Exercise description:
Look below for the lines from the one with "AND/OR/NAND/NOR | 1 | 0.11" to the one with "File: constraint.sdc", and copy exactly those lines, both ends included.

(Saved entries)
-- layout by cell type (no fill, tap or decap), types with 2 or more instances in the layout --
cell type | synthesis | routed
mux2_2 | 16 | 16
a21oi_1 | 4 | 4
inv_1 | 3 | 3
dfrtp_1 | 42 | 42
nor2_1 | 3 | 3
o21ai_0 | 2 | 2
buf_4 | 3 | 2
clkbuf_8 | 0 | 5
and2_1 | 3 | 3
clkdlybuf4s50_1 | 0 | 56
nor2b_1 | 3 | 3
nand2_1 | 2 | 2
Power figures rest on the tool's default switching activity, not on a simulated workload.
==> ./run.sh <==
#!/bin/bash
# OpenROAD 26Q1-2900-gdf79404cd8, Yosys 0.63+post, stock flow scripts
make -C /OpenROAD-flow-scripts/flow DESIGN_CONFIG=/design/flow/config.mk WORK_HOME=/design/flow/orfs finish
==> ./config.mk <==
export PLATFORM = sky130hd
export DESIGN_NAME = elastic_buffer
export DESIGN_NICKNAME = elastic_buffer
export VERILOG_FILES = /design/flow/design.v
export SDC_FILE = /design/flow/constraint.sdc
export NUM_CORES = 4
export LEC_CHECK = 1
export CORE_AREA = 10 10 70 70
export DIE_AREA = 0 0 80 80
==> ./constraint.sdc <==
current_design elastic_buffer

set clk_period 1.0
set clk_io_pct 0.2

create_clock -name clk0 -period $clk_period [get_ports {i_rd_clk}]
create_clock -name clk1 -period $clk_period [get_ports {i_wr_clk}]

set non_clock_inputs [all_inputs -no_clocks]
set_input_delay [expr $clk_period * $clk_io_pct] -clock clk0 $non_clock_inputs
set_output_delay [expr $clk_period * $clk_io_pct] -clock clk0 [all_outputs]
## flow/run.sh

```bash
#!/bin/bash
# OpenROAD 26Q1-2900-gdf79404cd8, Yosys 0.63+post, stock flow scripts
make -C /OpenROAD-flow-scripts/flow DESIGN_CONFIG=/design/flow/config.mk WORK_HOME=/design/flow/orfs finish
```

## flow/config.mk

```make
export PLATFORM = sky130hd
export DESIGN_NAME = clock_mux
export DESIGN_NICKNAME = clock_mux
export VERILOG_FILES = /design/flow/design.v
export SDC_FILE = /design/flow/constraint.sdc
export NUM_CORES = 4
export LEC_CHECK = 1
export CORE_AREA = 10 10 86 86
export DIE_AREA = 0 0 96 96
```

## flow/constraint.sdc

```tcl
current_design clock_mux

set clk_period 1.4
set clk_io_pct 0.2

create_clock -name clk0 -period $clk_period [get_ports {i_clk_480m}]
create_clock -name clk1 -period $clk_period [get_ports {i_clk_base}]

set non_clock_inputs [all_inputs -no_clocks]
set_input_delay [expr $clk_period * $clk_io_pct] -clock clk0 $non_clock_inputs
set_output_delay [expr $clk_period * $clk_io_pct] -clock clk0 [all_outputs]
```

## flow/design.v

```verilog
module clock_mux (
    input  wire       i_clk_base,       
    input  wire       i_rst_n,
    input  wire       i_clk_480m,       
    input  wire       i_hs_mode,
    input  wire       i_pll_locked,
    output wire       o_usb_clk,
    output reg        o_clk_valid,
    output reg [2:0]  o_state
);
typedef enum logic [2:0] {
    CLK_INIT     = 3'h0,
    CLK_FS_MODE  = 3'h1,
    CLK_SWITCH   = 3'h2,
    CLK_HS_MODE  = 3'h3,
    CLK_ERROR    = 3'h4
} clk_state_t;
clk_state_t current_state, next_state;
reg clk_12m;
reg [1:0] fs_div_count;
reg clk_select;
reg clk_enable_fs, clk_enable_hs;
reg clk_select_sync_fs, clk_select_sync_hs;
reg [7:0] switch_delay;
always @(posedge i_clk_base or negedge i_rst_n) begin
    if (!i_rst_n) begin
        fs_div_count <= 2'b0;
        clk_12m <= 1'b0;
    end else begin
        fs_div_count <= fs_div_count + 1'b1;
        if (fs_div_count == 2'b01) begin
            clk_12m <= ~clk_12m;
        end
    end
end
always @(posedge clk_12m or negedge i_rst_n) begin
    if (!i_rst_n) begin
        clk_select_sync_fs <= 1'b0;
        clk_enable_fs <= 1'b1;
    end else begin
        clk_select_sync_fs <= clk_select;
        clk_enable_fs <= ~clk_select_sync_fs;
    end
end
always @(posedge i_clk_480m or negedge i_rst_n) begin
    if (!i_rst_n) begin
        clk_select_sync_hs <= 1'b0;
        clk_enable_hs <= 1'b0;
    end else begin
        clk_select_sync_hs <= clk_select;
        clk_enable_hs <= clk_select_sync_hs;
    end
end
always @(posedge i_clk_base or negedge i_rst_n) begin
    if (!i_rst_n) begin
        current_state <= CLK_INIT;
        switch_delay <= 8'b0;
    end else begin
        current_state <= next_state;
        if (current_state == CLK_SWITCH) begin
            switch_delay <= switch_delay + 1'b1;
        end else begin
            switch_delay <= 8'b0;
        end
    end
end
always @(*) begin
    next_state = current_state;
    clk_select = 1'b0;
    o_clk_valid = 1'b0;
    o_state = current_state;
    case (current_state)
        CLK_INIT: begin
            if (i_pll_locked) next_state = CLK_FS_MODE;
            else next_state = CLK_ERROR;
        end
        CLK_FS_MODE: begin
            clk_select = 1'b0;
            o_clk_valid = i_pll_locked;
            if (i_hs_mode && i_pll_locked) next_state = CLK_SWITCH;
            else if (!i_pll_locked) next_state = CLK_ERROR;
        end
        CLK_SWITCH: begin
            clk_select = switch_delay[7];
            if (&switch_delay) begin
                next_state = i_hs_mode ? CLK_HS_MODE : CLK_FS_MODE;
            end
        end
        CLK_HS_MODE: begin
            clk_select = 1'b1;
            o_clk_valid = i_pll_locked;
            if (!i_hs_mode) next_state = CLK_SWITCH;
            else if (!i_pll_locked) next_state = CLK_ERROR;
        end
        CLK_ERROR: begin
            clk_select = 1'b0;
            if (i_pll_locked) next_state = CLK_INIT;
        end
    endcase
end
wire clk_fs_gated = clk_12m & clk_enable_fs;
wire clk_hs_gated = i_clk_480m & clk_enable_hs;
assign o_usb_clk = clk_select ? clk_hs_gated : clk_fs_gated;
endmodule
```

==> Flow_metrics.wiki <==
=== Synthesis and place and route ===
{| class="wikitable"
! Metric !! Value
|-
| Total cell area reported by yosys after synthesis || 827 µm²
|-
| Global route overflow || 0
|-
| Arrival time of the worst setup path || 1240 ps
|-
| Wire length of the first global-routing pass || 3.08 mm
|-
| Detailed-route DRC error count || 0
|-
| Die Height || 96 µm
|-
| Sequential element share of the synthesized area || 0.546
|-
| Proportion of netlist area held by the largest area contributor || 0.514
|-
| OpenROAD warning count || 31
|-
| Final standard cell area without fillers || 1370 µm²
|-
| Average wire per standard cell || 9.28 µm
|-
| Placed standard-cell area || 1070 µm²
|-
| Number of inserted diodes || 0
|-
| Violated checks || negative setup slack
|-
| Number of unconstrained endpoints || 2
|-
| Top Layout Cells || sky130_fd_sc_hd__dfrtp_1 (17), sky130_fd_sc_hd__buf_4 (13), sky130_fd_sc_hd__clkbuf_8 (10)
|-
| CTS clk-pin slew, worst paths || 60 ps
|-
| Crit start category || flop
|-
| Peak VDD IR || 0.786 mV
|-
| Cell count listed in synth_stat.txt || 79
|-
| Number of input and output port buffers inserted || 8
|-
| Clock tree from TritonCTS || built
|-
| DRC violation total after the first TritonRoute iteration || 39
|-
| Initial antenna violation count || 0
|-
| Pwr per Cell Area || 970 nW/µm²
|-
| Mean cell area of the mapped netlist || 10.5 µm²
|-
| Tot GR Track Use || 0.0430
|-
| Final setup fails || 11
|-
| Number of slew-limit violations in the final report || 0
|-
| Area of the mapped netlist || 827 µm²
|-
| Critical setup path kind || flop to primary output
|-
| Critical Path RT || 1120 ps
|-
| Top area cell types || sky130_fd_sc_hd__dfrtp_1 (51%), sky130_fd_sc_hd__dfstp_2 (3.2%), sky130_fd_sc_hd__nand2_1 (3.2%)
|-
| Final Hold Violating Endpoints || 0
|-
| Worst slack at placement || -247 ps
|-
| Placeable core area || 5540 µm²
|-
| Tally of yosys warning messages || 1
|-
| Post-DP HPWL || 1.13 mm
|-
| Total I/O pin count || 10
|-
| Vias || 681
|-
| Worst-Margin Slew || 291 ps
|-
| Count of unclocked register or latch pins || 2
|-
| Area of the die || 9220 µm²
|-
| Maximum fanout count along the critical path || 6
|-
| Final core area utilization || 0.247
|-
| Number of rows in the core area || 27
|-
| Unrepaired setup endpoints after global routing || true
|-
| Die Width || 96 µm
|-
| Avg Vias per Cell || 3.64
|-
| Detailed Routing Iterations Pass 1 || 2
|-
| Class of the worst hold path || input pin to asynchronous set/reset pin
|-
| Max-cap violation count || 0
|-
| Cell taking the most area after synthesis || sky130_fd_sc_hd__dfrtp_1
|-
| ANT nets after route || 0
|-
| Fp_density || 0.149
|-
| Routed WL || 1.74 mm
|-
| Worst hold slack across all endpoints || 299 ps
|-
| Vias in the first global route || 661
|-
| Count of unique library cells instantiated by Yosys || 29
|-
| Growth of design area from synthesis to finish || 65.2%
|-
| Commonest Layout Cell || sky130_fd_sc_hd__dfrtp_1
|-
| Least setup slack across all paths after layout || -124 ps
|-
| Post-synth regs || 18
|-
| Nature of the critical path endpoint || primary output
|-
| Largest net degree at the start of global routing || 19
|-
| Max Clock Skew || 5.67 ps
|-
| Post-synthesis cell count || 79
|-
| Total power || 1320 µW
|-
| Hold buffers post-CTS || 0
|-
| Leakage power total || 0.000583 µW
|-
| Placer Congestion || 0.705
|-
| Proportion of layout cells with a drive suffix above 1 || 0.435
|-
| Max-Slew Margin vs Limit || 0.803
|-
| Run status || finished with violations
|-
| Worst-case reg-to-reg path depth || 6
|}
==> layout make-up <==
cell class | count | area (µm²)
sequential | 18 | 452
timing repair buffer | 28 | 263
inverter | 6 | 22.5
clock buffer | 11 | 143
fill | 592 | 4170
tap | 72 | 90.1
multi-input combinational | 52 | 397
==> flow/design.v <==
`timescale 1ns / 1ps
module	clean_posedge(
input	clk,
input	btn,
output	btn_clean);
reg	[15:0]	cnt;
reg	[1:0]	delay_sig;
always @(negedge clk)
begin
	if(btn == 1'b0)
		cnt <= 16'b0;
	else if(cnt < 16'h8000)
		cnt <= cnt +1'b1;
end
always @(negedge clk)
	delay_sig <= {delay_sig[0],cnt[15]};
assign	btn_clean = delay_sig[0] & (~delay_sig[1]);
endmodule
==> flow/run.sh <==
#!/bin/bash
# OpenROAD 26Q1-2900-gdf79404cd8, Yosys 0.63+post, stock flow scripts
make -C /OpenROAD-flow-scripts/flow DESIGN_CONFIG=/design/flow/config.mk WORK_HOME=/design/flow/orfs finish
==> flow/config.mk <==
export PLATFORM = sky130hd
export DESIGN_NAME = clean_posedge
export DESIGN_NICKNAME = clean_posedge
export VERILOG_FILES = /design/flow/design.v
export SDC_FILE = /design/flow/constraint.sdc
export NUM_CORES = 4
export LEC_CHECK = 1
export CORE_AREA = 10 10 95 95
export DIE_AREA = 0 0 105 105
==> flow/constraint.sdc <==
current_design clean_posedge

set clk_period 2.8
set clk_io_pct 0.2

create_clock -name clk0 -period $clk_period [get_ports {clk}]

set non_clock_inputs [all_inputs -no_clocks]
set_input_delay [expr $clk_period * $clk_io_pct] -clock clk0 $non_clock_inputs
set_output_delay [expr $clk_period * $clk_io_pct] -clock clk0 [all_outputs]
==> ds_physical_params.txt <==
Implementation parameters

Parameter                              Value

Logic synthesis
  Synth top area share .................. 45.6%
  Post-synth seq share .................. 45.6%
  Number of enable flip-flop cells .................. 0
  Synthesized instance count .................. 86
  Commonest flop .................. sky130_fd_sc_hd__dfxtp_1
  Synthesized area divided by synthesized cell count .................. 9.18 sq um
  Combined area of all synthesized cells .................. 790 sq um
  Leading cell types by total area after synthesis .................. sky130_fd_sc_hd__dfxtp_1 (46%), sky130_fd_sc_hd__a21oi_1 (5.7%), sky130_fd_sc_hd__mux2i_1 (5.1%)
  Total cells reported by yosys after synthesis .................. 86
  Number of synthesized register bits .................. 18
  Yosys top cell by area .................. sky130_fd_sc_hd__dfxtp_1
  Number of warnings reported in the yosys synthesis log .................. 1
  Fraction of registers with async set or reset after synthesis .................. 0%
  Chip Area, Yosys .................. 790 sq um
  Number of unique standard cell types used by synthesis .................. 27

Final layout
  Share of post-route cells with drive strength above 1 .................. 11.9%
  Core Util, Final .................. 15.2%
  Post-layout instance area .................. 0.00105 sq mm
  P&R area growth vs syn .................. 33.1%
  Post-route insts no fill .................. 205

Placed design
  Detail Placement HPWL .................. 934 microns
  Total cell area at the placement stage .................. 937 sq um
  Routability Congestion .................. 0.738
  # placed instances .................. 184
  Pre-CTS setup slack .................. -0.111 ns
  I/O Buffers .................. 2

GRT
  Vias in the first global route .................. 701
  Global-route wire length before repair .................. 2630 microns
  Total gr overflow .................. 0
  Initial antenna violation count .................. 0
  Aggregate global-route resource usage .................. 2.73%
  Largest net degree at the start of global routing .................. 14

Die
  Core footprint .................. 0.00691 sq mm
  Standard-cell rows .................. 30
  Number of placed I/O pins .................. 3
  Horiz. Die Dim .................. 105 microns
  Starting utilization of the core area .................. 11.4%
  Die ar. .................. 0.0110 sq mm
  DIE HEIGHT .................. 105 microns

Final timing
  Total negative slack for setup checks .................. -0.0000870 ns
  Worst relative slew slack .................. 68.9%
  Final hold slack .................. 0.345 ns
  Final hold violation count .................. 0
  Total setup violations reported at the end of the flow .................. 1
  Pin slew with the least headroom to its limit .................. 0.465 ns
  Number of pins with negative max-slew slack in the final report .................. 0
  Setup repair after global routing missed its margin .................. true
  Post-route clock skew .................. 0.00837 ns
  Setup slack of the critical path after layout .................. -0.0000870 ns

Worst setup path
  Depth of the worst register-to-register path .................. 3
  Cell with the largest stage delay on the worst path .................. sky130_fd_sc_hd__dfxtp_2
  Delay of the slowest critical-path stage .................. 0.31 ns
  Maximum fanout along the worst path .................. 2
  Cell-by-cell trace of the critical path .................. nor2b_4 > buf_2
  Worst setup path class .................. register to output pin
  Data arrival time of the critical path .................. 2.24 ns
  Crit end category .................. output pin
  Critical Path RT .................. 2.24 ns
  Type of origin of the critical path .................. register

CTS
  Root buffer selected by CTS .................. sky130_fd_sc_hd__clkbuf_8
  CTS Buf Count .................. 3
  Register clock-pin slew on the reported worst setup and hold paths .................. 0.03 ns
  Number of gates resized after CTS .................. 4
  Buffers inserted during post-CTS setup optimization .................. 0
  Sinks on Clock Net .................. 18
  Maximum clock insertion buffer count .................. 2
  Post-CTS Hold Fix Bufs .................. 0
  Insertion delay at the late pin of the worst-skew pair .................. 0.32 ns
  Clock tree from TritonCTS .................. done
  Max H-tree Level .................. 1

Power and ir drop
  Ratio of total power to cell area .................. 532 mW/mm^2
  Max rail drop VDD .................. 0.000134 V
  Total power .................. 559 uW
  Leakage power summed over all cells .................. 0.387 nW

Drt
  Vias/cell .................. 3.31
  Wire length after detailed routing .................. 1380 microns
  Pre-Repair DR Iteration Count .................. 3
  DRC errors left .................. 0
  # diodes .................. 0
  Average wire per standard cell .................. 6.71 microns
  Via count .................. 678
  Initial detailed-routing violation count .................. 20
  Tally of nets with antenna violations remaining after routing .................. 0

Min path
  Path class of the lowest-slack min-delay path .................. register to register
  Hold path cells .................. 0

Run status
  Result of the run .................. finished with violations
  Failing checks .................. setup timing

Flow run
  Max-cap violation count .................. 0
  Total number of warnings across the stage logs .................. 45
[sequential cells by signal, indices dropped and copies added, names as in the netlist]
register,cells
cnt,16
delay_sig,2
[worst paths after layout]
check             slack, ns           end    startpoint
setup / recovery   -0.00009     btn_clean  delay_sig[0]
hold / removal         0.35  delay_sig[1]  delay_sig[0]
setup reg to reg       1.03       cnt[11]       cnt[15]
hold reg to reg        0.35  delay_sig[1]  delay_sig[0]
[logic make-up (layout without fill, tap and decap cells)]
group,after synthesis,in the layout,share of synthesized area [%]
multiplexers,4,4,5.07
AND-OR/OR-AND,19,19,13.8
adder cells (fa/ha/maj),1,1,1.58
flip-flops,18,18,45.6
XOR/XNOR,2,2,2.22
buffers and inverters,7,30,3.80
AND/OR/NAND/NOR,35,35,27.9
[power by group]
part	switching, mW	internal, mW	total [mW]
Combinational	0.00868	0.00909	0.0178
Sequential	0.00486	0.262	0.267
Clock	0.143	0.132	0.274
[cell usage after synthesis (2+ instances only)]
cell type / n
sky130_fd_sc_hd__inv_1: 4
sky130_fd_sc_hd__o31ai_1: 4
sky130_fd_sc_hd__nor4_1: 2
sky130_fd_sc_hd__nand2b_1: 4
sky130_fd_sc_hd__a21oi_1: 9
sky130_fd_sc_hd__clkbuf_1: 2
sky130_fd_sc_hd__or4_1: 4
sky130_fd_sc_hd__nand3_1: 3
sky130_fd_sc_hd__or3_1: 5
sky130_fd_sc_hd__dfxtp_1: 18
sky130_fd_sc_hd__nor2b_1: 2
sky130_fd_sc_hd__o21ai_0: 5
sky130_fd_sc_hd__nand2_1: 5
sky130_fd_sc_hd__mux2i_1: 4
sky130_fd_sc_hd__nor2_1: 3
[placed cells by master (no fill, tap or decap)]
cell type / synthesis / routed
sky130_fd_sc_hd__a21oi_1: 9 / 9
sky130_fd_sc_hd__a22o_1: 1 / 1
sky130_fd_sc_hd__and3_1: 1 / 1
sky130_fd_sc_hd__buf_2: 0 / 1
sky130_fd_sc_hd__buf_4: 1 / 3
sky130_fd_sc_hd__clkbuf_8: 0 / 3
sky130_fd_sc_hd__clkdlybuf4s50_1: 0 / 1
sky130_fd_sc_hd__clkinvlp_2: 0 / 1
sky130_fd_sc_hd__dfxtp_1: 18 / 17
sky130_fd_sc_hd__dfxtp_2: 0 / 1
sky130_fd_sc_hd__ha_1: 1 / 1
sky130_fd_sc_hd__inv_1: 4 / 21
sky130_fd_sc_hd__mux2i_1: 4 / 4
sky130_fd_sc_hd__nand2_1: 5 / 5
sky130_fd_sc_hd__nand2b_1: 4 / 4
sky130_fd_sc_hd__nand3_1: 3 / 3
sky130_fd_sc_hd__nand3_2: 1 / 1
sky130_fd_sc_hd__nand3b_1: 1 / 1
sky130_fd_sc_hd__nand4_1: 1 / 1
sky130_fd_sc_hd__nand4_2: 1 / 1
sky130_fd_sc_hd__nand4b_1: 1 / 1
sky130_fd_sc_hd__nor2_1: 3 / 3
sky130_fd_sc_hd__nor2b_1: 2 / 1
sky130_fd_sc_hd__nor2b_4: 0 / 1
sky130_fd_sc_hd__nor4_1: 2 / 2
sky130_fd_sc_hd__nor4_2: 1 / 1
sky130_fd_sc_hd__o21ai_0: 5 / 5
sky130_fd_sc_hd__o31ai_1: 4 / 4
sky130_fd_sc_hd__or3_1: 5 / 5
sky130_fd_sc_hd__or4_1: 4 / 4
sky130_fd_sc_hd__xnor2_1: 1 / 1
sky130_fd_sc_hd__xor2_1: 1 / 1
[metal layers]
layer	GRT usage (%)	vias up	routed length (microns)	share of wire, %
met4	1.57	0	14	1.0
met1	2.81	309	657	48
li1	-	357	-	-
met5	0	-	0	0
met3	1.86	2	94	6.8
met2	4.05	10	609	44
[critical path: cells and delay by family, from the launching register on]
kind | cells | cell delay [ns]
AND/OR/NAND/NOR | 1 | 0.11
buffers and inverters | 1 | 0.11
flip-flops | 1 | 0.31
[layout make-up]
cell class              instances  area, sq um
clock buffers                   3         41.3
clock inverters                19         72.6
fillers                       800         5860
inverters                       3         11.3
multi-input cells              61          407
flip-flops and latches         18          362
well taps                      96          120
repair buffers                  5         37.5
Power figures rest on the tool's default switching activity, not on a simulated workload.
File: run.sh
#!/bin/bash
# OpenROAD 26Q1-2900-gdf79404cd8, Yosys 0.63+post, stock flow scripts
make -C /OpenROAD-flow-scripts/flow DESIGN_CONFIG=/design/flow/config.mk WORK_HOME=/design/flow/orfs finish
File: config.mk
export PLATFORM = sky130hd
export DESIGN_NAME = Mux
export DESIGN_NICKNAME = Mux
export VERILOG_FILES = /design/flow/design.v
export SDC_FILE = /design/flow/constraint.sdc
export NUM_CORES = 4
export LEC_CHECK = 1
export CORE_AREA = 10 10 70 70
export DIE_AREA = 0 0 80 80
File: constraint.sdc
current_design Mux

set clk_period 1.0
set clk_io_pct 0.2

create_clock -name clk0 -period $clk_period

set non_clock_inputs [all_inputs -no_clocks]
set_input_delay [expr $clk_period * $clk_io_pct] -clock clk0 $non_clock_inputs
set_output_delay [expr $clk_period * $clk_io_pct] -clock clk0 [all_outputs]
File: design.v
module Mux(
	input logic [31:0] reg_a,
	input logic [31:0] reg_b,
	input logic sel,
	output logic [31:0] muxout);
always_comb begin
	case(sel) 
		  1'b0:	muxout = reg_a;
		  1'b1:	muxout = reg_b;
	endcase
end	
endmodule
==> notes.md <==
## Routing
- DR vias: 692
- Remaining DRCs: 0
- first-pass detailed-route iteration total: 1
- wire length after detailed routing: 2890 um
- per-cell via count in the routed design: 3.82
- Detail Route Antenna Nets: 0
- number of diodes: 0
- number of DRC markers in iteration 0: 0
- WL per Instance: 15.9 um

## Yosys
- post-synthesis area per instance: 15.1 sq um
- area share of the largest cell type after synthesis: 82.8%
- Post-synth area hogs: sky130_fd_sc_hd__mux2_4, sky130_fd_sc_hd__buf_12, sky130_fd_sc_hd__mux2_2
- synth cell count leaders: sky130_fd_sc_hd__mux2_4, sky130_fd_sc_hd__buf_12, sky130_fd_sc_hd__mux2_2
- number of cells in the yosys synthesis report: 36
- count of synthesis-stage warnings from yosys: 1
- Cells after Synth: 36
- Netlist cell types: 4
- most instantiated library cell after synthesis: sky130_fd_sc_hd__mux2_4
- sequential share of the synthesized area: 0%
- Yosys chip area: 544 sq um
- library cell with the largest summed area after synthesis: sky130_fd_sc_hd__mux2_4
- post-synthesis instance area: 544 sq um

## Timing
- setup repair after global routing missed its margin: true
- final number of setup-violating endpoints: 32
- hold violation total from the final report: 0
- final worst setup slack: -0.0902 ns
- Least-Margin Pin Slew: 0.0650 ns
- setup TNS: -2.59 ns
- pins over their slew limit: 0
- Max Clk Rate: 917 MHz
- Final period util: 109%
- minimum clock period: 1.09 ns
- Max-slew headroom: 95.7%

## Cells and area
- Seq cells: 0
- utilization of the core after routing: 45.9%
- FILL cells: 337
- layout overhead on the synthesized area: 188%
- clock buffer count in the final layout: 0
- area occupied by registers: 0 sq um
- share of post-route cells with drive strength above 1: 52.6%
- combinational gate area: 480 sq um

## Placement
- Detailed Place HPWL: 2390 um
- Port Buf Inserts: 97
- gp weighted congestion: 0.792

## Worst hold path
- cell depth of the worst min-delay path: 3
- end point of the most critical hold path: muxout[21]
- Worst Min Path Start: reg_b[21]
- class of the worst hold path: primary input to output pin

## Status
- result of the run: finished, violations left
- failing checks: negative setup slack

## Die
- die boundary width: 80 um
- row cnt: 21
- number of top-level design ports: 97
- y dimension of the die: 80 um
- floorplan die area: 6400 sq um
- area inside the core boundary: 3420 sq um
- core utilization at floorplan: 15.9%

## Pwr
- pwr/cell area: 394 nW/um^2
- Design Power: 0.617 mW
- LEAKAGE: 0.852 nW
- Worst IR Drop VDD: 0.184 mV

## Global routing
- pin count of the biggest net entering global routing: 7
- number of antenna violations at the first check in global routing: 0
- wire length of the first global-routing pass: 4350 um
- All-Layer GR Usage: 8.36%
- gr ovfl total: 0
- number of global-route vias before repair: 767

## Critical path
- worst setup path category: primary input to output pin
- worst-path fanout max: 6
- endpoint arrival time on the critical path: 0.89 ns
- data required time at the worst endpoint: 0.80 ns
- critical path launch point type: primary input
- capturing element type of the critical path: output pin

## Run
- number of warnings in the stage logs: 34
- max-capacitance violation count: 0

## Clock tree
- hold_buf cts: 0

-- where the power goes --
group	internal (mW)	leakage [nW]	switching, mW
Combinational	0.480	0.852	0.137
Clock	0	0	0
Sequential	0	0	0
Total	0.480	0.852	0.137
-- final cells by class --
| cell class | instances | area share [%] |
|---|---|---|
| Timing Repair Buffer | 103 | 65.7 |
| Multi-Input combinational cell | 32 | 30.6 |
| Tap cell | 46 | 3.67 |
-- cell usage in the layout, fill, tap and decap left out --
cell	count
sky130_fd_sc_hd__buf_12	2
sky130_fd_sc_hd__buf_2	11
sky130_fd_sc_hd__mux2_4	32
sky130_fd_sc_hd__buf_16	5
sky130_fd_sc_hd__dlygate4sd2_1	64
sky130_fd_sc_hd__buf_6	21
-- critical path, cell delays in order --
cell and delay (ns):
sky130_fd_sc_hd__buf_16 0.14, sky130_fd_sc_hd__buf_16 0.15, sky130_fd_sc_hd__mux2_4 0.30, sky130_fd_sc_hd__buf_6 0.11
-- metrics by stage --
stage	cells	hold WS, ns	worst slack [ns]	instance area, sq um
5_1_grt	181	0.808	-0.111	1570
6_report	181	0.794	-0.0902	1570
4_1_cts	181	0.798	-0.0915	1520
3_3_place_gp	177	1.36	-0.495	1520
3_5_place_dp	177	1.35	-0.499	1520
2_1_floorplan	36	0.498	0.0669	544
-- per-layer routing --
metal | part of all wire [%] | up-vias | track usage (%)
met1 | 40 | 303 | 9.69
li1 | - | 338 | -
met5 | 0 | - | 0
met2 | 48 | 51 | 14.7
met3 | 12 | 0 | 3.64
met4 | 0 | 0 | 0
-- worst max path at each step --
stage | startpoint | to | slack [ns] | depth (start not counted)
CTS | sel | muxout[11] | -0.09 | 4
global route | sel | muxout[31] | -0.11 | 4
finish | sel | muxout[30] | -0.09 | 4
-- what timing repair did --
item | in CTS | in global routing
buffers inserted | 0 | 0
setup endpoints to repair | 32 | 32
hold endpoints to repair | 0 | 0
gates cloned | 4 | 0
resized | 188 | 8
pin swaps | 0 | 0
-- cells by family after synthesis --
logic type             count (synthesis)  synth area share (%)
buffers and inverters                  4                  13.1
muxes                                 32                  86.9
No activity file was given, so power comes from the tool's default toggle rates.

Answer to this exercise:
AND/OR/NAND/NOR | 1 | 0.11
buffers and inverters | 1 | 0.11
flip-flops | 1 | 0.31
[layout make-up]
cell class              instances  area, sq um
clock buffers                   3         41.3
clock inverters                19         72.6
fillers                       800         5860
inverters                       3         11.3
multi-input cells              61          407
flip-flops and latches         18          362
well taps                      96          120
repair buffers                  5         37.5
Power figures rest on the tool's default switching activity, not on a simulated workload.
File: run.sh
#!/bin/bash
# OpenROAD 26Q1-2900-gdf79404cd8, Yosys 0.63+post, stock flow scripts
make -C /OpenROAD-flow-scripts/flow DESIGN_CONFIG=/design/flow/config.mk WORK_HOME=/design/flow/orfs finish
File: config.mk
export PLATFORM = sky130hd
export DESIGN_NAME = Mux
export DESIGN_NICKNAME = Mux
export VERILOG_FILES = /design/flow/design.v
export SDC_FILE = /design/flow/constraint.sdc
export NUM_CORES = 4
export LEC_CHECK = 1
export CORE_AREA = 10 10 70 70
export DIE_AREA = 0 0 80 80
File: constraint.sdc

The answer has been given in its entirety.